■ ACTION ITEM ■
In the records below, which lines include "bvalid"? Copy them.

(Dataset items)
________
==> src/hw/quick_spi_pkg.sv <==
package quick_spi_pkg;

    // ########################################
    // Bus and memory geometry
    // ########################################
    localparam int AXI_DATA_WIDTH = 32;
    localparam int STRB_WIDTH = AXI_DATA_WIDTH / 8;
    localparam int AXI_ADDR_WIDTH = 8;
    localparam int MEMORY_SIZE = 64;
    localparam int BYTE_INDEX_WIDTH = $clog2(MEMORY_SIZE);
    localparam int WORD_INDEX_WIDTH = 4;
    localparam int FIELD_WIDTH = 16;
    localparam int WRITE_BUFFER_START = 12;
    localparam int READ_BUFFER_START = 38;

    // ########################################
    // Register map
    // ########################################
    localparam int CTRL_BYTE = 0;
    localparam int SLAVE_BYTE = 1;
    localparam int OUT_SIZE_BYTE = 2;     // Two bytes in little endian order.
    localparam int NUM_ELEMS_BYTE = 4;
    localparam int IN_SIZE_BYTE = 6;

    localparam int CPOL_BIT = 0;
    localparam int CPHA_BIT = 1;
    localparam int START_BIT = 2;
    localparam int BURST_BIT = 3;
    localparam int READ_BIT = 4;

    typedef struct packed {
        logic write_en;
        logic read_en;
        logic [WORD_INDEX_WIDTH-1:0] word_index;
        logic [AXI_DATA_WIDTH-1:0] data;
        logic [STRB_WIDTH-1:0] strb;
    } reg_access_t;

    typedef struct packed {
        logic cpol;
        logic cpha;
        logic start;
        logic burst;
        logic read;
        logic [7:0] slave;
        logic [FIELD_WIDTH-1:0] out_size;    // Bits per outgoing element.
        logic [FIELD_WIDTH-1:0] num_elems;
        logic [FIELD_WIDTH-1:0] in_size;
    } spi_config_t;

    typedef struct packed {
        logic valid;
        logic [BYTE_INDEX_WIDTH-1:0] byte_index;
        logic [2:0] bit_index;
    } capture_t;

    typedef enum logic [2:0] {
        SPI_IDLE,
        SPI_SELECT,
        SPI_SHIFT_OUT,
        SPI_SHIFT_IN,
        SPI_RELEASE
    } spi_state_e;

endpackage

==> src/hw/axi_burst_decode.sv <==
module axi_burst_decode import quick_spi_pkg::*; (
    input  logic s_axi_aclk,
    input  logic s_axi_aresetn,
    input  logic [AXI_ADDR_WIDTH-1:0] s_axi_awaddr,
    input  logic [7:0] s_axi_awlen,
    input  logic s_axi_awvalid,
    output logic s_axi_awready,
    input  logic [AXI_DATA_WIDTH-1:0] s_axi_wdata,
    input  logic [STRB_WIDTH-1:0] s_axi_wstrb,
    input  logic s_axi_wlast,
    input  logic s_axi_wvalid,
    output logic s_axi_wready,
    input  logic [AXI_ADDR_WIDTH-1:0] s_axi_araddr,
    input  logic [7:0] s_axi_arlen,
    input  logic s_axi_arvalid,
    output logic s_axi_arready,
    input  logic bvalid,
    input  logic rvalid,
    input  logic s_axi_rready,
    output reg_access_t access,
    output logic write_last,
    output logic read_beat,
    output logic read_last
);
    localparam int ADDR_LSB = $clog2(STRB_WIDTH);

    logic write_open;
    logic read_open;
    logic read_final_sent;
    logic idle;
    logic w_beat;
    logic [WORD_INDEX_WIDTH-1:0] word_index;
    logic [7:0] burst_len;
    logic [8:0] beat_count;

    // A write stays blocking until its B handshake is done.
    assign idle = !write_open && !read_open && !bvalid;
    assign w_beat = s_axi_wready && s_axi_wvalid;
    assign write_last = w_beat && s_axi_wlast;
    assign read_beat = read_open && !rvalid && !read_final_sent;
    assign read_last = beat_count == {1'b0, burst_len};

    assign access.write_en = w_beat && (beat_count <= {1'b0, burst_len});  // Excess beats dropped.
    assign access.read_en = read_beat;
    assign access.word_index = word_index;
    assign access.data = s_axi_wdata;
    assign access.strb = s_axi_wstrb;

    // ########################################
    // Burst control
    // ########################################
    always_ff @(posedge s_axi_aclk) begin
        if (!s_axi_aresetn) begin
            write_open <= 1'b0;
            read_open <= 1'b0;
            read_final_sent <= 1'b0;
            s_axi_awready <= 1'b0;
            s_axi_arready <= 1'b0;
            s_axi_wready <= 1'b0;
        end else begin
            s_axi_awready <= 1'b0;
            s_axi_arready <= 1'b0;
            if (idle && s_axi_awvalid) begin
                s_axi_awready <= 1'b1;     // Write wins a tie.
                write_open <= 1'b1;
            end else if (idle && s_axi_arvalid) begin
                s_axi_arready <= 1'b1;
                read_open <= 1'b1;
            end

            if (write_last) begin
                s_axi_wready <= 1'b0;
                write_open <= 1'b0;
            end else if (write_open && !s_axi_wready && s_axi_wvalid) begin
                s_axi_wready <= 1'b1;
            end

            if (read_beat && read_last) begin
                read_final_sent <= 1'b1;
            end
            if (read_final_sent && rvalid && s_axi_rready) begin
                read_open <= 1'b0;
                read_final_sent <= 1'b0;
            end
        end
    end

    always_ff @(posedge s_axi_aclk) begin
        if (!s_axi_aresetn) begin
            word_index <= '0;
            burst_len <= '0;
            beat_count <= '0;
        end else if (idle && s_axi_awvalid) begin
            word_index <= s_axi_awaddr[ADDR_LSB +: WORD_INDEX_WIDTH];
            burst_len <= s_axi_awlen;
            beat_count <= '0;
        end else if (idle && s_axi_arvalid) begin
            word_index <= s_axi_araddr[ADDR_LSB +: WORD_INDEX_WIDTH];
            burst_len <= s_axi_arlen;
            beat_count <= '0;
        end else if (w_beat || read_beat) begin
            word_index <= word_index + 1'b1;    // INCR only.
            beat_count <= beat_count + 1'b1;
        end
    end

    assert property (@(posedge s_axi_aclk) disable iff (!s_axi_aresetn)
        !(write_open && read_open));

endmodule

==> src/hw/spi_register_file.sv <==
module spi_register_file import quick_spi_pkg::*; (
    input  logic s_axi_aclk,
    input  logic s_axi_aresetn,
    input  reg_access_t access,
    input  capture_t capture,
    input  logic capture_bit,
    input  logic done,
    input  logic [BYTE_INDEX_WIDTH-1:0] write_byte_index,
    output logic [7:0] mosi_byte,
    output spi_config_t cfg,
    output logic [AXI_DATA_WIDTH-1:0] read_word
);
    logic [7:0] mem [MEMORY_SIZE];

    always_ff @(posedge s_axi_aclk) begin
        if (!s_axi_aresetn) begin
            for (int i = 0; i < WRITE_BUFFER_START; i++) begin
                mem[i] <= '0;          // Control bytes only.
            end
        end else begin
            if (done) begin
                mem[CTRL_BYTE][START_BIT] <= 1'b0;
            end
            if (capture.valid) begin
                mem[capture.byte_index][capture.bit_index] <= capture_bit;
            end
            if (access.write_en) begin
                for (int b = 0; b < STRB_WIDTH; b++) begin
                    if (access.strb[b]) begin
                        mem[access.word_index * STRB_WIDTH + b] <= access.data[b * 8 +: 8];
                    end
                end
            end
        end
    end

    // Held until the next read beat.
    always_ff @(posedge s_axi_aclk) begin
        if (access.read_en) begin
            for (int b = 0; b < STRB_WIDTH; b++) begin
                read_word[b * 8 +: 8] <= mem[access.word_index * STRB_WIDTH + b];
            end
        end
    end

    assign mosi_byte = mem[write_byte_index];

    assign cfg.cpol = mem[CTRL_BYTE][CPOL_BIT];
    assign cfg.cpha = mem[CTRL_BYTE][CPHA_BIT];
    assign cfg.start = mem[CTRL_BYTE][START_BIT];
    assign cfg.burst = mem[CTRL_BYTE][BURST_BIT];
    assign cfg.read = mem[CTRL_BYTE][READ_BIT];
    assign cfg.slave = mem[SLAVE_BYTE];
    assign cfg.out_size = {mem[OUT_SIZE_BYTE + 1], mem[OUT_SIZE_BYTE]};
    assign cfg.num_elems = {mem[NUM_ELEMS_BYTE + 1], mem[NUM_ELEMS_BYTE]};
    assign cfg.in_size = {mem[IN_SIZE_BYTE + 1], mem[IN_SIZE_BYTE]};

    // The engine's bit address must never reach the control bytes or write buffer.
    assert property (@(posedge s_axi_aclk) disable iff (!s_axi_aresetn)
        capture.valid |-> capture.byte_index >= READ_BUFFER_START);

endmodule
________
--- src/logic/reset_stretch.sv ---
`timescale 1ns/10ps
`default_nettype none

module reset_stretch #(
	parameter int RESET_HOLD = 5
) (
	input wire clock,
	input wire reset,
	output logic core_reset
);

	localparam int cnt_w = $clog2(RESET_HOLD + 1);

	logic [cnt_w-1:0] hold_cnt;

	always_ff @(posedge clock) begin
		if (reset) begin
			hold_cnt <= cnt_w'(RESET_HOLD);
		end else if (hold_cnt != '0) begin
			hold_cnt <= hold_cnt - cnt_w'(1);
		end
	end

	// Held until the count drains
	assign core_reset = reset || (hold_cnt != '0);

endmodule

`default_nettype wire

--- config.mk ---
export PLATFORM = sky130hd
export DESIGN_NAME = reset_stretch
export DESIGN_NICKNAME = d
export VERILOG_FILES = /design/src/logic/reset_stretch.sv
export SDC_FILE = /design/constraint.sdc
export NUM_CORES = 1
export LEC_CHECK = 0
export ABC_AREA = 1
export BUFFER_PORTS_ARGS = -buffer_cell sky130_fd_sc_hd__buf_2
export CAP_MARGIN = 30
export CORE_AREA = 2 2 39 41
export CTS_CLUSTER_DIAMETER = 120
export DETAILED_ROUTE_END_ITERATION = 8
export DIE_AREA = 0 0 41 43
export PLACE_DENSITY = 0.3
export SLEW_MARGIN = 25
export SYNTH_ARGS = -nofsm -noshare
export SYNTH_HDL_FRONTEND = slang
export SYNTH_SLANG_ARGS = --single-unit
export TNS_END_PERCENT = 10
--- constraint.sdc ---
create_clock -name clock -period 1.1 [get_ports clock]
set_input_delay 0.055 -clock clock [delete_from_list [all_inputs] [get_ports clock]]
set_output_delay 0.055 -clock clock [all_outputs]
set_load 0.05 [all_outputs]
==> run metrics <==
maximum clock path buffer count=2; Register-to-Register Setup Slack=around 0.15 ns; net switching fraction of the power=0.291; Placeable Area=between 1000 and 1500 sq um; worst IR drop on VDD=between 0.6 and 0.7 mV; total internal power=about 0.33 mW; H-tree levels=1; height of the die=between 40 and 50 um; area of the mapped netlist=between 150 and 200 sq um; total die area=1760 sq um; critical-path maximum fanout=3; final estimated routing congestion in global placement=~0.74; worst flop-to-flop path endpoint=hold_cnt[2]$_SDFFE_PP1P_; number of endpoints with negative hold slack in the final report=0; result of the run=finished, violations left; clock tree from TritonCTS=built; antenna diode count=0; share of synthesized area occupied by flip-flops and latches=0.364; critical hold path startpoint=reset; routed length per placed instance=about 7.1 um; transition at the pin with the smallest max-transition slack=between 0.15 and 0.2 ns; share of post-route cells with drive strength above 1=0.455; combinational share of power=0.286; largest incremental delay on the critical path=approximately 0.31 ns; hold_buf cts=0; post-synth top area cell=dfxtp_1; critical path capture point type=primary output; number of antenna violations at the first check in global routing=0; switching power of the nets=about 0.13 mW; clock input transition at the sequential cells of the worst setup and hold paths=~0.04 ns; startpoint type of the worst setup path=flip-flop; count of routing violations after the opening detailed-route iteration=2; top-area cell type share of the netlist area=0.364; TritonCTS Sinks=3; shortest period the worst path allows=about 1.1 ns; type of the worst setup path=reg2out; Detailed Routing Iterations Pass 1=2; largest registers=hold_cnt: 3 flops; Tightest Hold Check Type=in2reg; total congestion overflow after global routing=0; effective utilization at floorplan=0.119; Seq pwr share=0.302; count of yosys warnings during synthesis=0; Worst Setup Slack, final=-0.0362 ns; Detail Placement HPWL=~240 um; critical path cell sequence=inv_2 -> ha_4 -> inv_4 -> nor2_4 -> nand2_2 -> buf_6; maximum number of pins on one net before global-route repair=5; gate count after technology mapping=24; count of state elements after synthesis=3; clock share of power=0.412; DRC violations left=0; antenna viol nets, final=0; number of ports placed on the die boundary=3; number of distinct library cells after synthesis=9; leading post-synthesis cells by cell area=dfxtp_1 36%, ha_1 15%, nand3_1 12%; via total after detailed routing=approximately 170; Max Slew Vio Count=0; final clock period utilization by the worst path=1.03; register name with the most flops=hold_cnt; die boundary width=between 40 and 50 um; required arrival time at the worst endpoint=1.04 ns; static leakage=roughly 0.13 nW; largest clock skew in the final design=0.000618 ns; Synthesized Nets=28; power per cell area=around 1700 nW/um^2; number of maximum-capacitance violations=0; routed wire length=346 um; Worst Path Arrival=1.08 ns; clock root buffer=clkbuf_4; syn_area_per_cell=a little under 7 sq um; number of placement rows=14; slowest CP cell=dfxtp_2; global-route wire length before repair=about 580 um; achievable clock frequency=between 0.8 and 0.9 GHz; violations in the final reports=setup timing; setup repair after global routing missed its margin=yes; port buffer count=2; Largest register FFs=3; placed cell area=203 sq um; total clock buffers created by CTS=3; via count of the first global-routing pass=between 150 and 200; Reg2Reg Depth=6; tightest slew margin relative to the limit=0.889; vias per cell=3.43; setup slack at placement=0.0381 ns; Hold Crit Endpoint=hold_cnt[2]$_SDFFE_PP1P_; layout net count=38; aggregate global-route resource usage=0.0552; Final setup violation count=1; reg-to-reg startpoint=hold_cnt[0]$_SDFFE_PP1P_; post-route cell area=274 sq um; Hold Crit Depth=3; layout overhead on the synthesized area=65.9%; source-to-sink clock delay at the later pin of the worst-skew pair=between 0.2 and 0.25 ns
________
■ ANSWER TO THE PROBLEM ■
    input  logic bvalid,
    assign idle = !write_open && !read_open && !bvalid;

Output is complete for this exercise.